Vivimos en la era del ruido, dentro de las ciudades y en nosotros mismos, colgados de unos sempiternos auriculares que son la extensión de nuestros oídos. Radio, música, audiolibros, monólogo interno… no importa el contenido, la cuestión es evitar el vacío sonoro como si el silencio nos diera pánico.
Así hemos ido desarrollando distintos tipos de desórdenes vinculados a ese ruido que nos rodea. Ya no hace falta alcanzar la tercera edad para padecer acúfenos, esos molestos zumbidos o silbidos internos que uno escucha sin que el sonido provenga de fuente externa alguna. Cada vez somos más sensibles al ruido y sin duda, uno de los grandes beneficios del confinamiento fue el redescubrimiento del silencio.
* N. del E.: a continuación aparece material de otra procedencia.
[config.mk]
export PLATFORM = sky130hd
export DESIGN_NAME = fmc_isqrt
export DESIGN_NICKNAME = d
export VERILOG_FILES = /design/src/sv/fmc_pkg.sv /design/src/sv/fmc_isqrt.sv
export SDC_FILE = /design/constraint.sdc
export NUM_CORES = 2
export LEC_CHECK = 0
export BUFFER_PORTS_ARGS = -buffer_cell sky130_fd_sc_hd__buf_4
export CAP_MARGIN = 20
export CELL_PAD_IN_SITES_DETAIL_PLACEMENT = 0
export CELL_PAD_IN_SITES_GLOBAL_PLACEMENT = 1
export CORE_MARGIN = 3
export CORE_UTILIZATION = 47
export CTS_BUF_LIST = sky130_fd_sc_hd__clkbuf_2 sky130_fd_sc_hd__clkbuf_4 sky130_fd_sc_hd__clkbuf_8
export CTS_CLUSTER_DIAMETER = 40
export DETAILED_ROUTE_END_ITERATION = 12
export PLACE_DENSITY = 0.8
export SETUP_SLACK_MARGIN = 0.2
export SKIP_LAST_GASP = 1
export SYNTH_ARGS = -nofsm -noshare
export SYNTH_HDL_FRONTEND = slang
export SYNTH_MEMORY_MAX_BITS = 65536
export SYNTH_SLANG_ARGS = --single-unit
[constraint.sdc]
create_clock -name clk -period 3.5 [get_ports clk]
set_input_delay 0.7 -clock clk [delete_from_list [all_inputs] [get_ports clk]]
set_output_delay 0.7 -clock clk [all_outputs]
set_load 0.01 [all_outputs]
[src/sv/fmc_pkg.sv]
`timescale 1ns / 1ps
`default_nettype none

package fmc_pkg;

	localparam int FRAC_BITS   = 20;
	localparam int FIELD_WIDTH = 24;

	localparam int GAIN_W = 16;
	localparam int GRAY_W = 8;
	localparam int PIX_W  = 8;

	localparam int CFG_IDX_W  = 3;
	localparam int CFG_DATA_W = GAIN_W;

	// square root: one result bit per stage
	localparam int ROOT_W      = FIELD_WIDTH;
	localparam int RAD_W       = 2 * FIELD_WIDTH;
	localparam int REM_W       = ROOT_W + 2;
	localparam int SQRT_STAGES = ROOT_W;

	// unsigned channel: gain * root, then base and rounding
	localparam int PROD_W  = GAIN_W + ROOT_W;
	localparam int SUM_W   = ((PROD_W > GRAY_W + FRAC_BITS) ? PROD_W : GRAY_W + FRAC_BITS) + 1;
	// signed channel: gain * rho, then base and rounding
	localparam int GPROD_W = GAIN_W + 1 + FIELD_WIDTH;
	localparam int GSUM_W  = ((GPROD_W > GRAY_W + FRAC_BITS + 1) ?
	                          GPROD_W : GRAY_W + FRAC_BITS + 1) + 1;

	localparam logic [FRAC_BITS-1:0] HALF_ULP = {1'b1, {(FRAC_BITS-1){1'b0}}};

	// three front stages, the root stages, product stage, output register
	localparam int LATENCY = 3 + SQRT_STAGES + 2;

	typedef enum logic [1:0] {
		CELL_ORDINARY = 2'd0,
		CELL_METAL    = 2'd1,
		CELL_BOUNDARY = 2'd2,
		CELL_BORDER   = 2'd3
	} kind_t;

	typedef enum logic [CFG_IDX_W-1:0] {
		REG_EFIELD_GAIN  = 3'd0,
		REG_CHARGE_GAIN  = 3'd1,
		REG_CURRENT_GAIN = 3'd2,
		REG_METAL_GRAY   = 3'd3,
		REG_BORDER_GRAY  = 3'd4
	} reg_idx_t;

	typedef struct packed {
		kind_t                          cell_kind;
		logic signed [FIELD_WIDTH-1:0]  efield_x;
		logic signed [FIELD_WIDTH-1:0]  efield_y;
		logic signed [FIELD_WIDTH-1:0]  charge_density;
		logic signed [FIELD_WIDTH-1:0]  current_x;
		logic signed [FIELD_WIDTH-1:0]  current_y;
	} item_t;

	typedef struct packed {
		logic [PIX_W-1:0] red;
		logic [PIX_W-1:0] green;
		logic [PIX_W-1:0] blue;
	} pixel_t;

	typedef struct packed {
		logic [GAIN_W-1:0] efield_gain;
		logic [GAIN_W-1:0] charge_gain;
		logic [GAIN_W-1:0] current_gain;
		logic [GRAY_W-1:0] metal_gray;
		logic [GRAY_W-1:0] border_gray;
	} cfg_t;

	// words that ride alongside the root pipeline
	typedef struct packed {
		logic [GRAY_W-1:0] base;
		logic [PIX_W-1:0]  green;
	} side_t;

	typedef struct packed {
		logic [REM_W-1:0]  rem;
		logic [ROOT_W-1:0] root;
	} sqrt_st_t;

	function automatic logic [FIELD_WIDTH-1:0] abs_field(logic signed [FIELD_WIDTH-1:0] v);
		logic [FIELD_WIDTH-1:0] neg;
		neg = unsigned'(-v);
		return v[FIELD_WIDTH-1] ? neg : unsigned'(v);
	endfunction

	// one digit of the restoring square root
	function automatic sqrt_st_t sqrt_step(logic [REM_W-1:0] rem, logic [ROOT_W-1:0] root,
	                                       logic [1:0] pair);
		logic [REM_W+1:0] acc;
		logic [REM_W+1:0] trial;
		sqrt_st_t         nxt;
		acc   = {rem, pair};
		trial = {2'b00, root, 2'b01};
		if (acc >= trial) begin
			nxt.rem  = REM_W'(acc - trial);
			nxt.root = {root[ROOT_W-2:0], 1'b1};
		end else begin
			nxt.rem  = acc[REM_W-1:0];
			nxt.root = {root[ROOT_W-2:0], 1'b0};
		end
		return nxt;
	endfunction

	function automatic logic [PIX_W-1:0] sat_u(logic [SUM_W-1:0] t);
		if (|t[SUM_W-1:FRAC_BITS+PIX_W])
			return {PIX_W{1'b1}};
		return t[FRAC_BITS+PIX_W-1:FRAC_BITS];
	endfunction

	function automatic logic [PIX_W-1:0] sat_s(logic signed [GSUM_W-1:0] t);
		if (t[GSUM_W-1])
			return '0;
		if (|t[GSUM_W-2:FRAC_BITS+PIX_W])
			return {PIX_W{1'b1}};
		return t[FRAC_BITS+PIX_W-1:FRAC_BITS];
	endfunction

endpackage

`default_nettype wire

[src/sv/fmc_isqrt.sv]
`timescale 1ns / 1ps
`default_nettype none

module fmc_isqrt (
	input  wire                          clk,
	input  wire                          arst_n,
	input  wire                          vld_in,
	input  wire  fmc_pkg::side_t         side_in,
	input  wire  [fmc_pkg::RAD_W-1:0]    rad_e,
	input  wire  [fmc_pkg::RAD_W-1:0]    rad_a,
	output logic                         vld_out,
	output fmc_pkg::side_t               side_out,
	output logic [fmc_pkg::ROOT_W-1:0]   root_e,
	output logic [fmc_pkg::ROOT_W-1:0]   root_a
);
	import fmc_pkg::*;

	logic              vld_s    [SQRT_STAGES];
	side_t             side_s   [SQRT_STAGES];
	logic [ROOT_W-1:0] root_e_s [SQRT_STAGES];
	logic [ROOT_W-1:0] root_a_s [SQRT_STAGES];
	logic [REM_W-1:0]  rem_e_s  [SQRT_STAGES-1];
	logic [REM_W-1:0]  rem_a_s  [SQRT_STAGES-1];
	logic [RAD_W-1:0]  rad_e_s  [SQRT_STAGES-1];
	logic [RAD_W-1:0]  rad_a_s  [SQRT_STAGES-1];

	for (genvar k = 0; k < SQRT_STAGES; k++) begin : g_stage
		logic              vld_i;
		side_t             side_i;
		logic [ROOT_W-1:0] root_e_i, root_a_i;
		logic [REM_W-1:0]  rem_e_i, rem_a_i;
		logic [RAD_W-1:0]  rad_e_i, rad_a_i;
		sqrt_st_t          nxt_e, nxt_a;

		if (k == 0) begin : g_first
			assign vld_i    = vld_in;
			assign side_i   = side_in;
			assign root_e_i = '0;
			assign root_a_i = '0;
			assign rem_e_i  = '0;
			assign rem_a_i  = '0;
			assign rad_e_i  = rad_e;
			assign rad_a_i  = rad_a;
		end else begin : g_next
			assign vld_i    = vld_s[k-1];
			assign side_i   = side_s[k-1];
			assign root_e_i = root_e_s[k-1];
			assign root_a_i = root_a_s[k-1];
			assign rem_e_i  = rem_e_s[k-1];
			assign rem_a_i  = rem_a_s[k-1];
			assign rad_e_i  = rad_e_s[k-1];
			assign rad_a_i  = rad_a_s[k-1];
		end

		// radicand digits are taken from the top, two bits a stage
		assign nxt_e = sqrt_step(rem_e_i, root_e_i, rad_e_i[RAD_W-1-2*k -: 2]);
		assign nxt_a = sqrt_step(rem_a_i, root_a_i, rad_a_i[RAD_W-1-2*k -: 2]);

		always_ff @(posedge clk or negedge arst_n) begin
			if (!arst_n)
				vld_s[k] <= 1'b0;
			else
				vld_s[k] <= vld_i;
		end

		always_ff @(posedge clk) begin
			side_s[k]   <= side_i;
			root_e_s[k] <= nxt_e.root;
			root_a_s[k] <= nxt_a.root;
		end

		if (k < SQRT_STAGES - 1) begin : g_carry
			always_ff @(posedge clk) begin
				rem_e_s[k] <= nxt_e.rem;
				rem_a_s[k] <= nxt_a.rem;
				rad_e_s[k] <= rad_e_i;
				rad_a_s[k] <= rad_a_i;
			end
		end
	end

	assign vld_out  = vld_s[SQRT_STAGES-1];
	assign side_out = side_s[SQRT_STAGES-1];
	assign root_e   = root_e_s[SQRT_STAGES-1];
	assign root_a   = root_a_s[SQRT_STAGES-1];

endmodule

`default_nettype wire
<file path="config.mk">
export PLATFORM = sky130hd
export DESIGN_NAME = fmc_cfg_regs
export DESIGN_NICKNAME = d
export VERILOG_FILES = /design/src/sv/fmc_pkg.sv /design/src/sv/fmc_cfg_regs.sv
export SDC_FILE = /design/constraint.sdc
export NUM_CORES = 1
export LEC_CHECK = 0
export ABC_AREA = 1
export BUFFER_PORTS_ARGS = -buffer_cell sky130_fd_sc_hd__clkbuf_2
export CORE_MARGIN = 2
export CORE_UTILIZATION = 40
export CTS_BUF_LIST = sky130_fd_sc_hd__clkbuf_16
export DETAILED_ROUTE_END_ITERATION = 10
export PLACE_DENSITY = 0.66
export SLEW_MARGIN = 40
export SYNTH_ARGS = -nofsm -noshare
export SYNTH_HDL_FRONTEND = slang
export SYNTH_SLANG_ARGS = --single-unit
</file>
<file path="constraint.sdc">
create_clock -name clk -period 1.4 [get_ports clk]
set_input_delay 0.21 -clock clk [delete_from_list [all_inputs] [get_ports clk]]
set_output_delay 0.21 -clock clk [all_outputs]
set_load 0.005 [all_outputs]
</file>
**config.mk**
```make
export PLATFORM = sky130hd
export DESIGN_NAME = lru_key_value_cache_core
export DESIGN_NICKNAME = d
export VERILOG_FILES = /design/src/hdl/lkv_pkg.sv /design/src/hdl/lkv_lookup.sv /design/src/hdl/lkv_store.sv /design/src/hdl/lru_key_value_cache_core.sv
export SDC_FILE = /design/constraint.sdc
export NUM_CORES = 2
export LEC_CHECK = 0
export BUFFER_PORTS_ARGS = -buffer_cell sky130_fd_sc_hd__buf_2
export CAP_MARGIN = 0
export CELL_PAD_IN_SITES_DETAIL_PLACEMENT = 0
export CELL_PAD_IN_SITES_GLOBAL_PLACEMENT = 1
export CORE_ASPECT_RATIO = 1.5
export CORE_MARGIN = 2
export CORE_UTILIZATION = 40
export DETAILED_ROUTE_END_ITERATION = 12
export PLACE_DENSITY_LB_ADDON = 0.1
export SKIP_CTS_REPAIR_TIMING = 1
export SYNTH_ARGS = -nofsm -noshare
export SYNTH_HDL_FRONTEND = slang
export SYNTH_SLANG_ARGS = --single-unit
```
**constraint.sdc**
```tcl
create_clock -name clk -period 12.9 [get_ports clk]
set_input_delay 2.58 -clock clk [delete_from_list [all_inputs] [get_ports clk]]
set_output_delay 2.58 -clock clk [all_outputs]
set_load 0.005 [all_outputs]
```
--- src/hdl/cab_pkg.sv ---
// ----------------------------------------------------------------------------
// cab_pkg
// Shared constants, register indexes and helper functions for the
// coverage alpha blend pipeline.
// ----------------------------------------------------------------------------
package cab_pkg;

  localparam int CHAN_W     = 8;
  localparam int PIXEL_W    = 32;
  localparam int COORD_W    = 16;
  localparam int SURF_W     = 15;
  localparam int SHIFT_W    = 5;
  localparam int PROD_W     = 2 * CHAN_W;
  localparam int REG_IDX_W  = 3;
  localparam int CFG_DATA_W = 32;

  localparam logic [CHAN_W-1:0] CHAN_MAX = 8'hFF;

  localparam logic [PIXEL_W-1:0] FILL_COLOR_RST  = 32'd0;
  localparam logic [SHIFT_W-1:0] RED_SHIFT_RST   = 5'd16;
  localparam logic [SHIFT_W-1:0] GREEN_SHIFT_RST = 5'd8;
  localparam logic [SHIFT_W-1:0] BLUE_SHIFT_RST  = 5'd0;
  localparam logic [SHIFT_W-1:0] ALPHA_SHIFT_RST = 5'd24;
  localparam logic [SURF_W-1:0]  SURF_SIZE_RST   = 15'd0;

  typedef enum logic [REG_IDX_W-1:0] {
    REG_FILL_COLOR     = 3'd0,
    REG_RED_SHIFT      = 3'd1,
    REG_GREEN_SHIFT    = 3'd2,
    REG_BLUE_SHIFT     = 3'd3,
    REG_ALPHA_SHIFT    = 3'd4,
    REG_SURFACE_WIDTH  = 3'd5,
    REG_SURFACE_HEIGHT = 3'd6
  } cab_reg_t;

  typedef logic [CHAN_W-1:0] chan_t;
  typedef logic [PROD_W-1:0] prod_t;

  // (x + 127) / 255 via (y * 257) >> 16 with y = x + 128
  function automatic chan_t div255r(input prod_t x);
    logic [PROD_W:0]     y;
    logic [PROD_W+8:0]   t;
    begin
      y = {1'b0, x} + (PROD_W+1)'(128);
      t = {y, 8'd0} + {8'd0, y};
      return t[PROD_W+7:PROD_W];
    end
  endfunction

  function automatic chan_t sat8(input logic [CHAN_W:0] v);
    begin
      return v[CHAN_W] ? CHAN_MAX : v[CHAN_W-1:0];
    end
  endfunction

endpackage
**config.mk**
```make
export PLATFORM = sky130hd
export DESIGN_NAME = sht_ctrl
export DESIGN_NICKNAME = d
export VERILOG_FILES = /design/src/rtl/sht_pkg.sv /design/src/rtl/sht_ctrl.sv
export SDC_FILE = /design/constraint.sdc
export NUM_CORES = 1
export LEC_CHECK = 0
export BUFFER_PORTS_ARGS = -buffer_cell sky130_fd_sc_hd__buf_2
export CORE_MARGIN = 1.5
export CORE_UTILIZATION = 40
export CTS_BUF_LIST = sky130_fd_sc_hd__clkbuf_8 sky130_fd_sc_hd__clkbuf_16
export DETAILED_ROUTE_END_ITERATION = 10
export PLACE_DENSITY = 0.73
export SYNTH_ARGS = -nofsm -noshare
export SYNTH_HDL_FRONTEND = slang
export SYNTH_SLANG_ARGS = --single-unit
export TNS_END_PERCENT = 50
```
**constraint.sdc**
```tcl
create_clock -name clk -period 2.7 [get_ports clk]
set_clock_uncertainty 0.15 [all_clocks]
set_input_delay 0.81 -clock clk [delete_from_list [all_inputs] [get_ports clk]]
set_output_delay 0.81 -clock clk [all_outputs]
set_load 0.05 [all_outputs]
```
**src/rtl/sht_pkg.sv**
```systemverilog
// ----------------------------------------------------------------------------
// sht_pkg
// Shared constants, codes and controller/datapath structs for the scoped
// chained hash table.
// ----------------------------------------------------------------------------
package sht_pkg;

  localparam int MAX_ENTRIES  = 256;
  localparam int HASH_BUCKETS = 64;
  localparam int MAX_SCOPES   = 16;
  localparam int MAX_FIELDS   = 1024;

  localparam int KEY_W  = 32;
  localparam int SLOT_W = 11;
  localparam int OP_W   = 2;
  localparam int STAT_W = 3;

  localparam int EIDX_W = $clog2(MAX_ENTRIES);
  localparam int ECNT_W = EIDX_W + 1;
  localparam int BKT_W  = $clog2(HASH_BUCKETS);
  localparam int SCP_W  = $clog2(MAX_SCOPES);
  localparam int SCNT_W = SCP_W + 1;
  localparam int FLD_W  = $clog2(MAX_FIELDS);
  localparam int FCNT_W = FLD_W + 1;
  localparam int SUM_W  = ((FCNT_W > SLOT_W) ? FCNT_W : SLOT_W) + 1;

  localparam logic [ECNT_W-1:0] NO_ENTRY = ECNT_W'(MAX_ENTRIES);

  typedef enum logic [OP_W-1:0] {
    OP_INSERT = 2'd0,
    OP_FIND   = 2'd1,
    OP_PUSH   = 2'd2,
    OP_POP    = 2'd3
  } op_t;

  typedef enum logic [STAT_W-1:0] {
    ST_OK           = 3'd0,
    ST_NOT_FOUND    = 3'd1,
    ST_ENTRIES_FULL = 3'd2,
    ST_FIELDS_FULL  = 3'd3,
    ST_SCOPES_FULL  = 3'd4,
    ST_NOT_TOP      = 3'd5,
    ST_SYSTEM       = 3'd6
  } status_t;

  typedef struct packed {
    logic ld_in;
    logic head_rd;
    logic ins_wr;
    logic find_start;
    logic find_next;
    logic find_hit;
    logic pop_step;
    logic pop_head_wr;
    logic pop_commit;
    logic push_commit;
    logic out_ld;
  } cmd_t;

  typedef struct packed {
    op_t  op;
    logic ent_full;
    logic fld_full;
    logic scp_full;
    logic not_top;
    logic sys_scope;
    logic head_live;
    logic key_hit;
    logic link_live;
    logic pop_more;
  } flags_t;

endpackage

```
**src/rtl/sht_ctrl.sv**
```systemverilog
// ----------------------------------------------------------------------------
// sht_ctrl
// Controller: sequences insert, find chain walk, push and pop unlink walk,
// holds result status and response valid.
// ----------------------------------------------------------------------------
module sht_ctrl (
  input  logic                       clk,
  input  logic                       rst,
  input  logic                       in_valid,
  output logic                       in_ready,
  output logic                       out_valid,
  input  logic                       out_ready,
  output logic [sht_pkg::STAT_W-1:0] status,
  input  sht_pkg::flags_t            flags,
  output sht_pkg::cmd_t              cmd
);
  import sht_pkg::*;

  typedef enum logic [7:0] {
    S_IDLE      = 8'b0000_0001,
    S_DISPATCH  = 8'b0000_0010,
    S_INS_WR    = 8'b0000_0100,
    S_FIND_HEAD = 8'b0000_1000,
    S_FIND_CMP  = 8'b0001_0000,
    S_POP_CHK   = 8'b0010_0000,
    S_POP_WR    = 8'b0100_0000,
    S_DONE      = 8'b1000_0000
  } state_t;

  state_t  state, state_next;
  status_t w_status, w_status_next;

  assign in_ready = state == S_IDLE;

  always_comb begin
    cmd           = '0;
    state_next    = state;
    w_status_next = w_status;
    unique case (state)
      S_IDLE: begin
        if (in_valid) begin
          cmd.ld_in     = 1'b1;
          w_status_next = ST_OK;
          state_next    = S_DISPATCH;
        end
      end
      S_DISPATCH: begin
        unique case (flags.op)
          OP_INSERT: begin
            priority if (flags.ent_full) begin
              w_status_next = ST_ENTRIES_FULL;
              state_next    = S_DONE;
            end else if (flags.fld_full) begin
              w_status_next = ST_FIELDS_FULL;
              state_next    = S_DONE;
            end else begin
              cmd.head_rd = 1'b1;
              state_next  = S_INS_WR;
            end
          end
          OP_FIND: begin
            cmd.head_rd = 1'b1;
            state_next  = S_FIND_HEAD;
          end
          OP_PUSH: begin
            if (flags.scp_full) begin
              w_status_next = ST_SCOPES_FULL;
            end else begin
              cmd.push_commit = 1'b1;
            end
            state_next = S_DONE;
          end
          OP_POP: begin
            priority if (flags.not_top) begin
              w_status_next = ST_NOT_TOP;
              state_next    = S_DONE;
            end else if (flags.sys_scope) begin
              w_status_next = ST_SYSTEM;
              state_next    = S_DONE;
            end else begin
              state_next = S_POP_CHK;
            end
          end
          default: state_next = S_DONE;
        endcase
      end
      S_INS_WR: begin
        cmd.ins_wr = 1'b1;
        state_next = S_DONE;
      end
      S_FIND_HEAD: begin
        if (flags.head_live) begin
          cmd.find_start = 1'b1;
          state_next     = S_FIND_CMP;
        end else begin
          w_status_next = ST_NOT_FOUND;
          state_next    = S_DONE;
        end
      end
      S_FIND_CMP: begin
        priority if (flags.key_hit) begin
          cmd.find_hit = 1'b1;
          state_next   = S_DONE;
        end else if (flags.link_live) begin
          cmd.find_next = 1'b1;
        end else begin
          w_status_next = ST_NOT_FOUND;
          state_next    = S_DONE;
        end
      end
      S_POP_CHK: begin
        if (flags.pop_more) begin
          cmd.pop_step = 1'b1;
          state_next   = S_POP_WR;
        end else begin
          cmd.pop_commit = 1'b1;
          state_next     = S_DONE;
        end
      end
      S_POP_WR: begin
        cmd.pop_head_wr = 1'b1;
        state_next      = S_POP_CHK;
      end
      S_DONE: begin
        if (!out_valid || out_ready) begin
          cmd.out_ld = 1'b1;
          state_next = S_IDLE;
        end
      end
      default: state_next = S_IDLE;
    endcase
  end

  always_ff @(posedge clk) begin
    if (rst) begin
      state     <= S_IDLE;
      w_status  <= ST_OK;
      out_valid <= 1'b0;
    end else begin
      state    <= state_next;
      w_status <= w_status_next;
      if (cmd.out_ld) begin
        out_valid <= 1'b1;
      end else if (out_ready) begin
        out_valid <= 1'b0;
      end
    end
  end

  always_ff @(posedge clk) begin
    if (cmd.out_ld) begin
      status <= w_status;
    end
  end

endmodule

```
==> metrics, run 1 <==
outcome=finished, final reports clean; total design power=555.4 µW; number of nets still failing antenna checks after routing=0; r2r endpoint=w_status[1]; number of design-rule violations left by the first detailed-router iteration=22; M2 GR Usage=31.14%; unrepaired setup endpoints after global routing=yes; share of the core filled with cells in the final layout=60.66%; ratio of cells with drive above 1 in the final layout=~41%; clock insertion delay at the later pin of the skew report=0.25 ns; top cells by area in the synthesized netlist=sky130_fd_sc_hd__dfxtp_1, sky130_fd_sc_hd__edfxtp_1, sky130_fd_sc_hd__nor2_1, sky130_fd_sc_hd__nor4_4, sky130_fd_sc_hd__nor2b_1; HPWL reported at the end of detailed placement=1706 µm; cell depth of the worst hold path=0; number of flops mapped to enable cells by yosys=3; Simple-Gate Fraction of Synth Area=40.56%; kind of end point of the critical path=primary output; number of buffers inserted during clock tree synthesis=3; slew of the pin with the lowest slew margin=0.3294 ns; met3 Resource Use GR=2.679%; most used standard cells in the synthesized netlist=sky130_fd_sc_hd__nor2_1, sky130_fd_sc_hd__dfxtp_1, sky130_fd_sc_hd__inv_1, sky130_fd_sc_hd__nor2b_1, sky130_fd_sc_hd__o21ai_0; leakage power=roughly 0.00056 µW; Pwr Density=approximately 450 nW/µm²; number of placement rows=16; clock-pin slew on the worst setup and hold paths=0.06 ns; Max-Cap Viols=0; pre-CTS setup slack=-0.04199 ns; main combinational cell family by area after synthesis=simple AND/OR/NAND/NOR gates; busiest layer in global routing=met2; share of the synthesized area in compound gates (AO/OA/AOI/OAI)=14.27%; global placement routability congestion=about 0.85; GRT Util Overall=~17%; slack of the critical path=0.05274 ns; Worst Hold Endpoint=status[2]; launch point of the worst reg-to-reg path=state[7]; final count of hold timing violations=0; data required time of the critical path=approximately 1.7 ns; number of cells produced by synthesis=about 100; distinct cell type count of the synthesized netlist=36; global routing usage on met1=20.04%; Die X-Extent=50.29 µm; diode insertion count for antenna repair=0; Filler Cell Count=203; CP Data Arrival Time=around 1.7 ns; library cell occupying the most area in the post-synthesis netlist=sky130_fd_sc_hd__dfxtp_1; cell area after placement=roughly 1100 µm²; average size of a mapped cell=8.771 µm²; total via count after detailed routing=918; Setup-failing EPs final=0; power dissipated by switching net loads=162.9 µW; switch share=between 20 and 30%; worst reg2reg path depth=7; Die Ht=approximately 50 µm; vias in the first global route=approximately 830; final standard cell area without fillers=~1200 µm²; Worst Path Class, Setup=flip-flop to primary output; Post-synth top flop=sky130_fd_sc_hd__dfxtp_1; Ys Warns=0; routed wirelength normalized by instance count=13.16 µm; initial antenna violation count=0; wire length of the first global-routing pass=3408 µm; Remaining Overflow, GRT=0; TritonCTS clock tree=done; mux contribution to synthesized area=3.357%; I/O Buffers=30; number of flip-flops and latches in the synthesized netlist=15; register share of total power=between 40% and 50%; Die Area=2529 µm²; slack of the worst reg-to-reg path=0.60 ns; combinational cell fraction of total power=a little under a quarter; CTS HTree Levels=1; internal cell power=392.4 µW; root buffer selected by CTS=sky130_fd_sc_hd__clkbuf_8; type of origin of the critical path=flip-flop; Hold Crit Class=flip-flop to flip-flop; share of async-settable or async-resettable flops after synthesis=0%; post-synthesis cell area=894.6 µm²; min cycle time layout=2.647 ns; xor and xnor fraction of the mapped netlist area=0.9790%; router iterations before antenna repair=6; Total Routed Length=2263 µm; vias per std cell=around 5.3; Synth Net Count=117; share of Yosys cell area claimed by the top area cell type=26.85%; fraction of the mapped netlist area in adder cells=0%; Final Net Count=161; core area=between 2000 and 2500 µm²; Max Buffers Root-to-Sink=2; pin count of the biggest net entering global routing=12; most common cell in the netlist=sky130_fd_sc_hd__nor2_1; number of top-level design ports=31; proportion of synthesized chip area in sequential cells=a little under two fifths; biggest fanout along the worst timing path=5; launch instance of the worst min-delay path=w_status[2]; DR DRC count=0; synthesis-to-finish area growth=38.46%; period utilisation layout=between 90 and 100%; clock net sink count=15; peak supply drop=0.3782 mV; worst slew margin relative to its limit=77.95%; highest achievable clock rate=0.3778 GHz; initial core utilization=a little over two fifths; number of pins exceeding their max-slew limit in the final report=0; power share of the clock group=between 30% and 40%
File: src/hw/rtl/pdfp_pkg.sv
`timescale 1ns / 1ps
// ----------------------------------------------------------------------------
// pdfp_pkg
// shared types and codes for the patch dictionary field parser
// ----------------------------------------------------------------------------
package pdfp_pkg;

    // configuration register indexes
    localparam logic [1:0] CFG_FRAME_WIDTH    = 2'd0;
    localparam logic [1:0] CFG_FRAME_HEIGHT   = 2'd1;
    localparam logic [1:0] CFG_EXTRA_CHANNELS = 2'd2;

    // result status codes
    localparam logic [1:0] ST_ACCEPTED = 2'd0;
    localparam logic [1:0] ST_ERROR    = 2'd1;
    localparam logic [1:0] ST_COMPLETE = 2'd2;
    localparam logic [1:0] ST_RESTART  = 2'd3;

    // request command codes
    localparam logic CMD_CONSUME = 1'b0;
    localparam logic CMD_RESTART = 1'b1;

    // one result item
    typedef struct packed {
        logic [1:0]  status;
        logic [3:0]  next_context;
        logic [7:0]  channel_number;
        logic [25:0] target_number;
        logic [23:0] ref_number;
        logic [33:0] field_value;
        logic [3:0]  field_kind;
    } t_result;

endpackage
Recogidos en casa, con el toque de queda y las calles vacías a partir de las diez de la noche, volvimos a ver el cielo estrellado bajo un silencio casi sepulcral en el que los pájaros regresaron para cantar en la mañana.
De pronto, nos dimos cuenta de que el silencio sana y nutre, especialmente cuando lo sentimos en nuestro interior. Porque el silencio no es tan sólo ausencia de ruido o palabra sino una experiencia más profunda.